Staff were able to communicate with and understand each person’s requests and changing moods as they were aware of people’s known communication preferences.
Care records contained clear communication plans explaining how people communicated. For example, short sentences, eye contact, time to respond and looking for people’s facial expressions and gestures.
People received information in a timely way that met best practice standards, legal requirements and were tailored to individual needs. For example, with the help of specialist support from the speech and language team (SALT).
Listening to and involving people
The provider made it easy for people to share feedback and ideas, or raise complaints about their care, treatment and support. Staff involved people in decisions about their care and told them what had changed as a result.
There were regular opportunities for people, and people that matter to them, to raise issues, concerns, and complaints. This was through discussions with them by staff on a regular basis and people having access to complaint forms.
Complaints were appropriately investigated and reported. A system was in place to record complaints. Complaints were acknowledged and responded to in an appropriate time frame and other professionals informed and involved where appropriate.
People’s views and suggestions were taken into account to improve the service.
Surveys had been completed by people using the service and relatives in July 2024. The survey asked specific questions about the standard of the service and the support it gave people. Results showed that overall people were happy with all aspects of the home. The main issues raised were regards to the food and communication by staff and management.
The management team recognised the importance of ever improving the service to meet people’s individual needs. This included the gathering of people’s views to improve the quality and safety of the service and the care being provided.
Equity in access
The provider made sure that people could access the care, support and treatment they needed when they needed it.
People confirmed they were able to access care and support from staff as and when required.

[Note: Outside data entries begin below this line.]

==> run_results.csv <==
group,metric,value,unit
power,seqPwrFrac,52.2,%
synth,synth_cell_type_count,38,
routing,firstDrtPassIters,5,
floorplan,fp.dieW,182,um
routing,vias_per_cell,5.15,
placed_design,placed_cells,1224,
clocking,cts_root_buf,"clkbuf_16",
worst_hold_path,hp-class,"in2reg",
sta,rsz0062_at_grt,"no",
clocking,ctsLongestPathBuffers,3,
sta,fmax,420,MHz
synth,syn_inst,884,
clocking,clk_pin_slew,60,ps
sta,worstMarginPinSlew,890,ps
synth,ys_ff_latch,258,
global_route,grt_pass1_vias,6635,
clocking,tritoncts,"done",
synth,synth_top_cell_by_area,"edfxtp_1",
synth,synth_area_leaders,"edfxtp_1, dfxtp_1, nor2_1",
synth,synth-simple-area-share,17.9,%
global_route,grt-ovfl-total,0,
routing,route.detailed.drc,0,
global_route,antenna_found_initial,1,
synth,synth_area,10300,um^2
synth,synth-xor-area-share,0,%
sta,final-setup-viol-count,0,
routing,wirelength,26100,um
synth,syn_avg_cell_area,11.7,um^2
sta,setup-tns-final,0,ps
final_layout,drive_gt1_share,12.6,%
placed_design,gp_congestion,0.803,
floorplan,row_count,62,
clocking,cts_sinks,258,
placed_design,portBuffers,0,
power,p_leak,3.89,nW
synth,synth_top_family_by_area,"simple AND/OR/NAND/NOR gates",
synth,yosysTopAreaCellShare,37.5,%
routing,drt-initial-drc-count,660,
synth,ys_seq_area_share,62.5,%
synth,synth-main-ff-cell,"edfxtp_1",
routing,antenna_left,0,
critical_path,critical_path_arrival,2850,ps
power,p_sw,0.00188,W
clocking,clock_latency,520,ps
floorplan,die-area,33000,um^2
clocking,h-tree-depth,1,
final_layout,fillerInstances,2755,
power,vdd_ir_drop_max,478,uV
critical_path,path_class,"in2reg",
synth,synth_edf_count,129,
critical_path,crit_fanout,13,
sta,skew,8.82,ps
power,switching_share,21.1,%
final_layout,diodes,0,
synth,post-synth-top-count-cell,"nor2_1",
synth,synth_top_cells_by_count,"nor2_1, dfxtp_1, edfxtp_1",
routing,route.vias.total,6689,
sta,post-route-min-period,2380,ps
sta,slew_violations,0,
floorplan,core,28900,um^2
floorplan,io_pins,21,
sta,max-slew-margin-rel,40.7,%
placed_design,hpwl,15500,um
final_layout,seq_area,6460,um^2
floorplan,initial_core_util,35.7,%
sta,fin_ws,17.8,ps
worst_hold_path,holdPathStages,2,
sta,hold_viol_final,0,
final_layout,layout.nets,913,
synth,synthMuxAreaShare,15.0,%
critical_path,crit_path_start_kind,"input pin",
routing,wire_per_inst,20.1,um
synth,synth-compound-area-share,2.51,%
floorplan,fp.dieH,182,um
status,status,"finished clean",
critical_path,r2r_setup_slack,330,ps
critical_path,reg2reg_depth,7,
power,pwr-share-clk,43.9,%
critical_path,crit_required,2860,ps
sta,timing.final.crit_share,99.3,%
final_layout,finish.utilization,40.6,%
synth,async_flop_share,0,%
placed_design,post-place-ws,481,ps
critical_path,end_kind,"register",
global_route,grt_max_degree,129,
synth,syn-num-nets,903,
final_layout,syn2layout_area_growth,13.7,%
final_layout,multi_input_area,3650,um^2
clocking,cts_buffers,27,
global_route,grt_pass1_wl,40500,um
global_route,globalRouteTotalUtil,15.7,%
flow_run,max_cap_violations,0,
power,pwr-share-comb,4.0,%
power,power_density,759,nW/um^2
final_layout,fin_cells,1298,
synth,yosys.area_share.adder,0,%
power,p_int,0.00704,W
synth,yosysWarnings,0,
<file path="config.mk">
export PLATFORM = sky130hd
export DESIGN_NAME = tableIndexer
export DESIGN_NICKNAME = d
export VERILOG_FILES = /design/src/design/tageGeomPkg.sv /design/src/design/tageTypesPkg.sv /design/src/design/tableIndexer.sv /design/src/design/foldHash.sv
export SDC_FILE = /design/constraint.sdc
export NUM_CORES = 1
export LEC_CHECK = 0
export BUFFER_PORTS_ARGS = -buffer_cell sky130_fd_sc_hd__buf_2
export CORE_UTILIZATION = 35
export DETAILED_ROUTE_END_ITERATION = 12
export PLACE_DENSITY = 0.89
export SYNTH_ARGS = -nofsm -noshare
export SYNTH_HDL_FRONTEND = slang
export SYNTH_SLANG_ARGS = --single-unit
export TNS_END_PERCENT = 20
</file>
<file path="constraint.sdc">
create_clock -name vclk -period 1.3
set_clock_uncertainty 0.05 [all_clocks]
set_input_delay 0.26 -clock vclk [all_inputs]
set_output_delay 0.26 -clock vclk [all_outputs]
set_load 0.1 [all_outputs]
</file>
## config.mk

```make
export PLATFORM = sky130hd
export DESIGN_NAME = usefulTable
export DESIGN_NICKNAME = d
export VERILOG_FILES = /design/src/design/tageGeomPkg.sv /design/src/design/tageTypesPkg.sv /design/src/design/usefulTable.sv
export SDC_FILE = /design/constraint.sdc
export NUM_CORES = 1
export LEC_CHECK = 0
export ABC_CLOCK_PERIOD_IN_PS = 9760
export BUFFER_PORTS_ARGS = -buffer_cell sky130_fd_sc_hd__buf_2
export CORE_MARGIN = 5
export CORE_UTILIZATION = 40
export CTS_BUF_LIST = sky130_fd_sc_hd__clkbuf_4 sky130_fd_sc_hd__clkbuf_8 sky130_fd_sc_hd__clkbuf_16
export DETAILED_ROUTE_END_ITERATION = 10
export PLACE_DENSITY = 0.61
export SLEW_MARGIN = 20
export SYNTH_ARGS = -nofsm -noshare
export SYNTH_HDL_FRONTEND = slang
export SYNTH_SLANG_ARGS = --single-unit
```

## constraint.sdc

```tcl
create_clock -name Clk -period 9.76 [get_ports Clk]
set_input_delay 1.952 -clock Clk [delete_from_list [all_inputs] [get_ports Clk]]
set_output_delay 1.952 -clock Clk [all_outputs]
set_load 0.05 [all_outputs]
```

For example, regards to personal care and maintaining their independence.
Staff confirmed that people had equal access to care and support because the provider prioritised, allocated resources and opportunities as needed to tackle inequalities and achieve equity of access.

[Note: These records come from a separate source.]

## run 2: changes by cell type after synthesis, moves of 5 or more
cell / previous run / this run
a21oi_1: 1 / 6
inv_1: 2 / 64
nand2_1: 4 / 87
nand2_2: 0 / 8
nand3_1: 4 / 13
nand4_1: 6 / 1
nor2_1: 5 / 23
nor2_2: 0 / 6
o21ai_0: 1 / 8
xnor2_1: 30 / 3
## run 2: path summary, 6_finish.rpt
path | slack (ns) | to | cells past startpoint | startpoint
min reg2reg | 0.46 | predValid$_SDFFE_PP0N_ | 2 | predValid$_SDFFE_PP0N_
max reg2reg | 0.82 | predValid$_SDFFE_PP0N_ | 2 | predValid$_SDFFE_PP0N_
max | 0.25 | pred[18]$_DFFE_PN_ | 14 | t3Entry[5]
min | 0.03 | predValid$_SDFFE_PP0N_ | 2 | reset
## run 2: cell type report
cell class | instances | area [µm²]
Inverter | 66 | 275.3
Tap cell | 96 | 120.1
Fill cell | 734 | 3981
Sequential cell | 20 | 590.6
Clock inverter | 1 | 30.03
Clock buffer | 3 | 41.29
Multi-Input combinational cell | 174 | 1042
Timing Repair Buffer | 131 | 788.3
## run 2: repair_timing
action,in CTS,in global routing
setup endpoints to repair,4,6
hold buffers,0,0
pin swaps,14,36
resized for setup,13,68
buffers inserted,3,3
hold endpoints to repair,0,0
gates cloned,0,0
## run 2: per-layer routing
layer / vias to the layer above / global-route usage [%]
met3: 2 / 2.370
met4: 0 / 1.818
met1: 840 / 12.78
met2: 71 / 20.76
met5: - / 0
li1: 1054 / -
File: config.mk
export PLATFORM = sky130hd
export DESIGN_NAME = cpu16_top
export DESIGN_NICKNAME = d
export VERILOG_FILES = /design/src/logic/cpu16_pkg.sv /design/src/logic/cpu16_alu.sv /design/src/logic/cpu16_regfile.sv /design/src/logic/cpu16_sequencer.sv /design/src/logic/cpu16_bus_port.sv /design/src/logic/cpu16_top.sv
export VERILOG_INCLUDE_DIRS = /design/src /design/src/logic
export SDC_FILE = /design/constraint.sdc
export NUM_CORES = 1
export LEC_CHECK = 0
export BUFFER_PORTS_ARGS = -buffer_cell sky130_fd_sc_hd__buf_2
export CORE_MARGIN = 2
export CORE_UTILIZATION = 50
export DETAILED_ROUTE_END_ITERATION = 10
export HOLD_SLACK_MARGIN = 0.03
export PLACE_DENSITY = 0.67
export SYNTH_ARGS = -nofsm -noshare
export SYNTH_HDL_FRONTEND = slang
export SYNTH_HIERARCHICAL = 1
export SYNTH_SLANG_ARGS = --single-unit
File: constraint.sdc
create_clock -name clk -period 8.06 [get_ports clk]
set_input_delay 1.209 -clock clk [delete_from_list [all_inputs] [get_ports clk]]
set_output_delay 1.209 -clock clk [all_outputs]
set_load 0.01 [all_outputs]
File: src/sram_pkg.sv
package sram_pkg;

  // Memory geometry
  localparam int MEM_WORDS  = 256;
  localparam int WORD_IDX_W = 8;

  typedef logic [WORD_IDX_W-1:0] word_idx_t;

  // Access latency, up to 7 extra cycles
  localparam int WAIT_W = 3;

  typedef logic [WAIT_W-1:0] wait_t;

  localparam int            LFSR_W    = 16;
  localparam logic [15:0]   LFSR_SEED = 16'hace1;  // Any nonzero value

  // --------------------
  // Channel FSMs

  typedef enum logic [1:0] {
    RD_IDLE,
    RD_WAIT,
    RD_ACCESS,
    RD_RESP
  } rd_state_t;

  typedef enum logic [2:0] {
    WR_IDLE,
    WR_DATA,
    WR_WAIT,
    WR_ACCESS,
    WR_RESP
  } wr_state_t;

endpackage

File: src/sram_lfsr.sv
`timescale 1ns/1ps

module sram_lfsr (
  input  logic            clk,
  input  logic            rst,
  output sram_pkg::wait_t wait_val
);
  import sram_pkg::*;

  logic [LFSR_W-1:0] lfsr;
  logic              feedback;

  // x^16 + x^14 + x^13 + x^11 + 1, maximal length
  assign feedback = lfsr[15] ^ lfsr[13] ^ lfsr[12] ^ lfsr[10];

  always_ff @(posedge clk) begin
    if (rst) begin
      lfsr <= LFSR_SEED;
    end else begin
      lfsr <= {lfsr[LFSR_W-2:0], feedback};
    end
  end

  assign wait_val = lfsr[WAIT_W-1:0];

  // All-zero state would lock up the sequence
  a_lfsr_nonzero: assert property (
    @(posedge clk) disable iff (rst)
    lfsr != '0
  );

endmodule

File: config.mk
export PLATFORM = sky130hd
export DESIGN_NAME = sram_lfsr
export DESIGN_NICKNAME = d
export VERILOG_FILES = /design/src/sram_pkg.sv /design/src/sram_lfsr.sv
export SDC_FILE = /design/constraint.sdc
export NUM_CORES = 1
export LEC_CHECK = 0
export BUFFER_PORTS_ARGS = -buffer_cell sky130_fd_sc_hd__buf_2
export CAP_MARGIN = 20
export CELL_PAD_IN_SITES_DETAIL_PLACEMENT = 2
export CELL_PAD_IN_SITES_GLOBAL_PLACEMENT = 2
export CORE_AREA = 2 2 39 41
export DETAILED_ROUTE_END_ITERATION = 12
export DIE_AREA = 0 0 41 43
export GPL_TIMING_DRIVEN = 0
export PLACE_DENSITY = 0.76
export SYNTH_ARGS = -nofsm -noshare
export SYNTH_HDL_FRONTEND = slang
export SYNTH_SLANG_ARGS = --single-unit
File: constraint.sdc
create_clock -name clk -period 2 [get_ports clk]
set_input_delay 0.1 -clock clk [delete_from_list [all_inputs] [get_ports clk]]
set_output_delay 0.1 -clock clk [all_outputs]
set_load 0.02 [all_outputs]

Equity in experiences and outcomes
Staff and leaders actively listened to information about people who are most likely to experience inequality in experience or outcomes and tailored their care, support and treatment in response to this.
People’s care, treatment and support promoted equality, removed barriers or delays, and protected their rights. Different approaches were adopted according to people’s individual needs, for example, due to a visual or hearing impairment.
The service worked with other health and social care professionals in line with people’s specific needs. Care files showed evidence of professionals working together. For example, GPs and specialist nurses.
The provider completed monthly care plan reviews with people to gather feedback and where needed, this resulted in changes to people’s care and support.
Planning for the future
People were supported to plan for important life changes, so they could have enough time to make informed decisions about their future, including at the end of their life.
People were supported to have peaceful, comfortable, and dignified end of life care in line with national best practice guidance.
Staff received training to ensure they were confident in providing kind and compassionate end of life care and support.
The home manager said, in the event of providing end of life care, they worked closely with relevant health professionals and family to ensure people’s needs and wishes were met in a timely way.
The service ensured people had treatment escalation plans (TEPs) in place through liaisons with appropriate health professionals.